Developer Gil Ovadia won approval for 22-unit project despite neighborhood opposition

Rendering of plans for 2101-2111 North 16th Avenue in Hollywood Lakes

A small rental project taking advantage of upzoning established a decade ago won site-plan approval in Hollywood, despite opposition from nearby residents.

The four-story, 22-unit apartment building would be built at 2101-2111 North 16th Avenue in the northwest corner of Hollywood Lakes, a residential area with a homeownership rate of 87 percent, according to the U.S. Census Bureau.

The Hollywood City Commission on Wednesday unanimously approved the design and site plan for the apartment building, which would rise about two blocks east of Federal Highway, across the street from South Broward High School.  

Boca Raton-based Giltor 36 LLC paid $1.5 million in 2022 to buy the 0.18-acre development site, according to county property records. The application for site-plan approval listed Gil Ovadia as the owner and developer of the property. 
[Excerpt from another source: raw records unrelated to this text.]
===== config.mk =====
export PLATFORM = sky130hd
export DESIGN_NAME = scene_update_pipe
export DESIGN_NICKNAME = d
export VERILOG_FILES = /design/src/design/scene_pkg.sv /design/src/design/scene_update_pipe.sv
export SDC_FILE = /design/constraint.sdc
export NUM_CORES = 1
export LEC_CHECK = 0
export BUFFER_PORTS_ARGS = -buffer_cell sky130_fd_sc_hd__buf_4
export CAP_MARGIN = 30
export CORE_MARGIN = 10
export CORE_UTILIZATION = 24
export DETAILED_ROUTE_END_ITERATION = 7
export SLEW_MARGIN = 15
export SYNTH_ARGS = -nofsm -noshare
export SYNTH_HDL_FRONTEND = slang
export SYNTH_SLANG_ARGS = --single-unit

===== constraint.sdc =====
create_clock -name clk_100mhz -period 15.8 [get_ports clk_100mhz]
set_input_delay 3.16 -clock clk_100mhz [delete_from_list [all_inputs] [get_ports clk_100mhz]]
set_output_delay 3.16 -clock clk_100mhz [all_outputs]
set_load 0.02 [all_outputs]

===== src/design/scene_pkg.sv =====
`default_nettype none

package scene_pkg;

    localparam int DATA_WIDTH = 16;        // One property value
    localparam int PROP_WIDTH = 4;         // Property selector
    localparam int NUM_LIGHTS_DEFAULT = 8;

    // Decoded instruction kinds
    typedef enum logic [2:0] {
        op_nop        = 3'd0,
        op_camera_set = 3'd1,
        op_light_set  = 3'd2,
        op_frame      = 3'd3,  // Swap banks, enable renderer
        op_render     = 3'd4   // Disable renderer
    } opcode_e;

    // Camera fields, in record order
    typedef enum logic [PROP_WIDTH-1:0] {
        cp_loc_x,
        cp_loc_y,
        cp_loc_z,
        cp_fwd_x,
        cp_fwd_y,
        cp_fwd_z,
        cp_up_x,
        cp_up_y,
        cp_up_z,
        cp_near_clip,
        cp_far_clip,
        cp_fov_h,
        cp_fov_v
    } cam_prop_e;

    typedef enum logic [PROP_WIDTH-1:0] {
        lp_type,     // Low two data bits only
        lp_loc_x,
        lp_loc_y,
        lp_loc_z,
        lp_fwd_x,
        lp_fwd_y,
        lp_fwd_z,
        lp_colour,
        lp_intensity
    } light_prop_e;

    typedef enum logic [1:0] {
        lt_point,
        lt_directional,
        lt_spot
    } light_type_e;

    // 13 x 16 = 208 bits, first field in the MSBs
    typedef struct packed {
        logic [DATA_WIDTH-1:0] loc_x;
        logic [DATA_WIDTH-1:0] loc_y;
        logic [DATA_WIDTH-1:0] loc_z;
        logic [DATA_WIDTH-1:0] fwd_x;
        logic [DATA_WIDTH-1:0] fwd_y;
        logic [DATA_WIDTH-1:0] fwd_z;
        logic [DATA_WIDTH-1:0] up_x;
        logic [DATA_WIDTH-1:0] up_y;
        logic [DATA_WIDTH-1:0] up_z;
        logic [DATA_WIDTH-1:0] near_clip;
        logic [DATA_WIDTH-1:0] far_clip;
        logic [DATA_WIDTH-1:0] fov_h;
        logic [DATA_WIDTH-1:0] fov_v;
    } camera_t;

    // 2 + 8 x 16 = 130 bits
    typedef struct packed {
        light_type_e           ltype;
        logic [DATA_WIDTH-1:0] loc_x;
        logic [DATA_WIDTH-1:0] loc_y;
        logic [DATA_WIDTH-1:0] loc_z;
        logic [DATA_WIDTH-1:0] fwd_x;
        logic [DATA_WIDTH-1:0] fwd_y;
        logic [DATA_WIDTH-1:0] fwd_z;
        logic [DATA_WIDTH-1:0] colour;
        logic [DATA_WIDTH-1:0] intensity;
    } light_t;

endpackage

`default_nettype wire


===== src/design/scene_update_pipe.sv =====
`default_nettype none
`timescale 1ns/1ps

// Read in accept cycle, merge one cycle later, write the cycle after
module scene_update_pipe #(
    parameter int num_lights = scene_pkg::NUM_LIGHTS_DEFAULT
) (
    input  wire                                  clk_100mhz,
    input  wire                                  rst,
    input  wire                                  inst_valid,
    input  wire scene_pkg::opcode_e              inst_op,
    input  wire  [scene_pkg::PROP_WIDTH-1:0]     inst_prop,
    input  wire  [$clog2(num_lights)-1:0]        inst_index,
    input  wire  [scene_pkg::DATA_WIDTH-1:0]     inst_data,
    input  wire                                  stall,
    input  wire                                  issue_bank,  // Bank for a new instruction
    input  wire scene_pkg::light_t               light_rd_data,
    input  wire scene_pkg::camera_t              camera_rd_data,
    output logic                                 rd_en,
    output logic                                 rd_bank,
    output logic [$clog2(num_lights)-1:0]        rd_addr,
    output logic                                 s2_valid,
    output scene_pkg::opcode_e                   s2_op,
    output logic                                 light_we,
    output logic                                 camera_we,
    output logic                                 wr_bank,
    output logic [$clog2(num_lights)-1:0]        wr_addr,
    output scene_pkg::light_t                    light_wr_data,
    output scene_pkg::camera_t                   camera_wr_data
);

    // Merge stage
    logic [scene_pkg::PROP_WIDTH-1:0] s2_prop;
    logic [$clog2(num_lights)-1:0]    s2_index;
    logic [scene_pkg::DATA_WIDTH-1:0] s2_data;
    logic                             s2_bank;

    // Write stage
    logic                             s3_valid;
    scene_pkg::opcode_e               s3_op;
    logic [$clog2(num_lights)-1:0]    s3_index;
    logic                             s3_bank;
    scene_pkg::light_t                s3_light;
    scene_pkg::camera_t               s3_camera;

    // Record written in the cycle before, RAM read missed it
    logic                             prev_valid;
    scene_pkg::opcode_e               prev_op;
    logic [$clog2(num_lights)-1:0]    prev_index;
    logic                             prev_bank;
    scene_pkg::light_t                prev_light;
    scene_pkg::camera_t               prev_camera;

    logic               s3_hit;
    logic               prev_hit;
    scene_pkg::light_t  base_light;
    scene_pkg::light_t  merged_light;
    scene_pkg::camera_t base_camera;
    scene_pkg::camera_t merged_camera;

    assign rd_en   = inst_valid && !stall;  // Read data holds while stalled
    assign rd_bank = issue_bank;
    assign rd_addr = inst_index;            // Ignored for camera

    always_ff @(posedge clk_100mhz) begin
        if (rst) begin
            s2_valid   <= 1'b0;
            s3_valid   <= 1'b0;
            prev_valid <= 1'b0;
        end else if (!stall) begin
            s2_valid   <= inst_valid;
            s3_valid   <= s2_valid;
            prev_valid <= s3_valid;
        end
    end

    always_ff @(posedge clk_100mhz) begin
        if (!stall) begin
            s2_op       <= inst_op;
            s2_prop     <= inst_prop;
            s2_index    <= inst_index;
            s2_data     <= inst_data;
            s2_bank     <= issue_bank;  // Sees a swap from the merge stage
            s3_op       <= s2_op;
            s3_index    <= s2_index;
            s3_bank     <= s2_bank;
            s3_light    <= merged_light;
            s3_camera   <= merged_camera;
            prev_op     <= s3_op;
            prev_index  <= s3_index;
            prev_bank   <= s3_bank;
            prev_light  <= s3_light;
            prev_camera <= s3_camera;
        end
    end

    // Same kind, same bank, same light index
    assign s3_hit = s3_valid && s3_op == s2_op && s3_bank == s2_bank &&
                    (s2_op == scene_pkg::op_camera_set || s3_index == s2_index);
    assign prev_hit = prev_valid && prev_op == s2_op && prev_bank == s2_bank &&
                      (s2_op == scene_pkg::op_camera_set || prev_index == s2_index);

    always_comb begin
        // Newest copy wins
        base_light  = s3_hit ? s3_light : (prev_hit ? prev_light : light_rd_data);
        base_camera = s3_hit ? s3_camera : (prev_hit ? prev_camera : camera_rd_data);
        merged_light  = base_light;
        merged_camera = base_camera;

        case (scene_pkg::light_prop_e'(s2_prop))
            scene_pkg::lp_type:      merged_light.ltype = scene_pkg::light_type_e'(s2_data[1:0]);
            scene_pkg::lp_loc_x:     merged_light.loc_x     = s2_data;
            scene_pkg::lp_loc_y:     merged_light.loc_y     = s2_data;
            scene_pkg::lp_loc_z:     merged_light.loc_z     = s2_data;
            scene_pkg::lp_fwd_x:     merged_light.fwd_x     = s2_data;
            scene_pkg::lp_fwd_y:     merged_light.fwd_y     = s2_data;
            scene_pkg::lp_fwd_z:     merged_light.fwd_z     = s2_data;
            scene_pkg::lp_colour:    merged_light.colour    = s2_data;
            scene_pkg::lp_intensity: merged_light.intensity = s2_data;
            default: ;  // Unused selectors leave the record alone
        endcase

        case (scene_pkg::cam_prop_e'(s2_prop))
            scene_pkg::cp_loc_x:     merged_camera.loc_x     = s2_data;
            scene_pkg::cp_loc_y:     merged_camera.loc_y     = s2_data;
            scene_pkg::cp_loc_z:     merged_camera.loc_z     = s2_data;
            scene_pkg::cp_fwd_x:     merged_camera.fwd_x     = s2_data;
            scene_pkg::cp_fwd_y:     merged_camera.fwd_y     = s2_data;
            scene_pkg::cp_fwd_z:     merged_camera.fwd_z     = s2_data;
            scene_pkg::cp_up_x:      merged_camera.up_x      = s2_data;
            scene_pkg::cp_up_y:      merged_camera.up_y      = s2_data;
            scene_pkg::cp_up_z:      merged_camera.up_z      = s2_data;
            scene_pkg::cp_near_clip: merged_camera.near_clip = s2_data;
            scene_pkg::cp_far_clip:  merged_camera.far_clip  = s2_data;
            scene_pkg::cp_fov_h:     merged_camera.fov_h     = s2_data;
            scene_pkg::cp_fov_v:     merged_camera.fov_v     = s2_data;
            default: ;
        endcase
    end

    // One write per instruction, held back while frozen
    assign light_we  = s3_valid && s3_op == scene_pkg::op_light_set && !stall;
    assign camera_we = s3_valid && s3_op == scene_pkg::op_camera_set && !stall;
    assign wr_bank        = s3_bank;
    assign wr_addr        = s3_index;
    assign light_wr_data  = s3_light;
    assign camera_wr_data = s3_camera;

endmodule

`default_nettype wire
Ovadia told The Real Deal he is a Boca Raton-based lawyer with dual British and American citizenship who has worked the last 30 years in real estate projects as an adviser and an investor.

His planned four-story apartment building would replace a one-story apartment building in the western fringe of Hollywood Lakes, where single-family homes range from about $700,000 to over $1 million, listings show.

About a dozen local residents criticized the plan, saying four stories is too high and the project is too close to single-family homes.

But the height is allowed by right under a 2016 upzoning meant to encourage transit-oriented development in the Federal Highway corridor.

Hollywood-based architect Joseph Kaller designed the four-story multifamily project with 13 one-bedroom apartments, 9 two-bedroom apartments and 34 parking spaces. The units would average 625 square feet. The 29,000-square-foot project will have a second-floor amenity deck with a pool and fitness center.

The compact design of the market-rate apartments is meant to make them more affordable, said Keith Poliakoff, an attorney for Ovadia. 

Construction could start by year-end, Ovadia said. If the apartments were on the market today, monthly rents would range from $1,800 for the one-bedrooms to $2,500 or $2,600 for the two-bedrooms, he said. Those prices align with the city’s average prices, according to RentCafe.

The four-story rental building could be converted to a condominium in the future, he said. But construction financing is easier to find for rental developments than for condo developments, he said.

Hollywood and its northern neighbor Dania Beach have been focal points of multifamily development in Broward County.

Developers completed 13 multifamily properties in Broward County with nearly 3,500 rental units last year, similar to the 10-year average, according to Cushman & Wakefield. 

Most of those completions were in the Hollywood/Dania Beach submarket, where 1,245 units came onto the market last year. That represented a 13.6 percent increase over the previous year.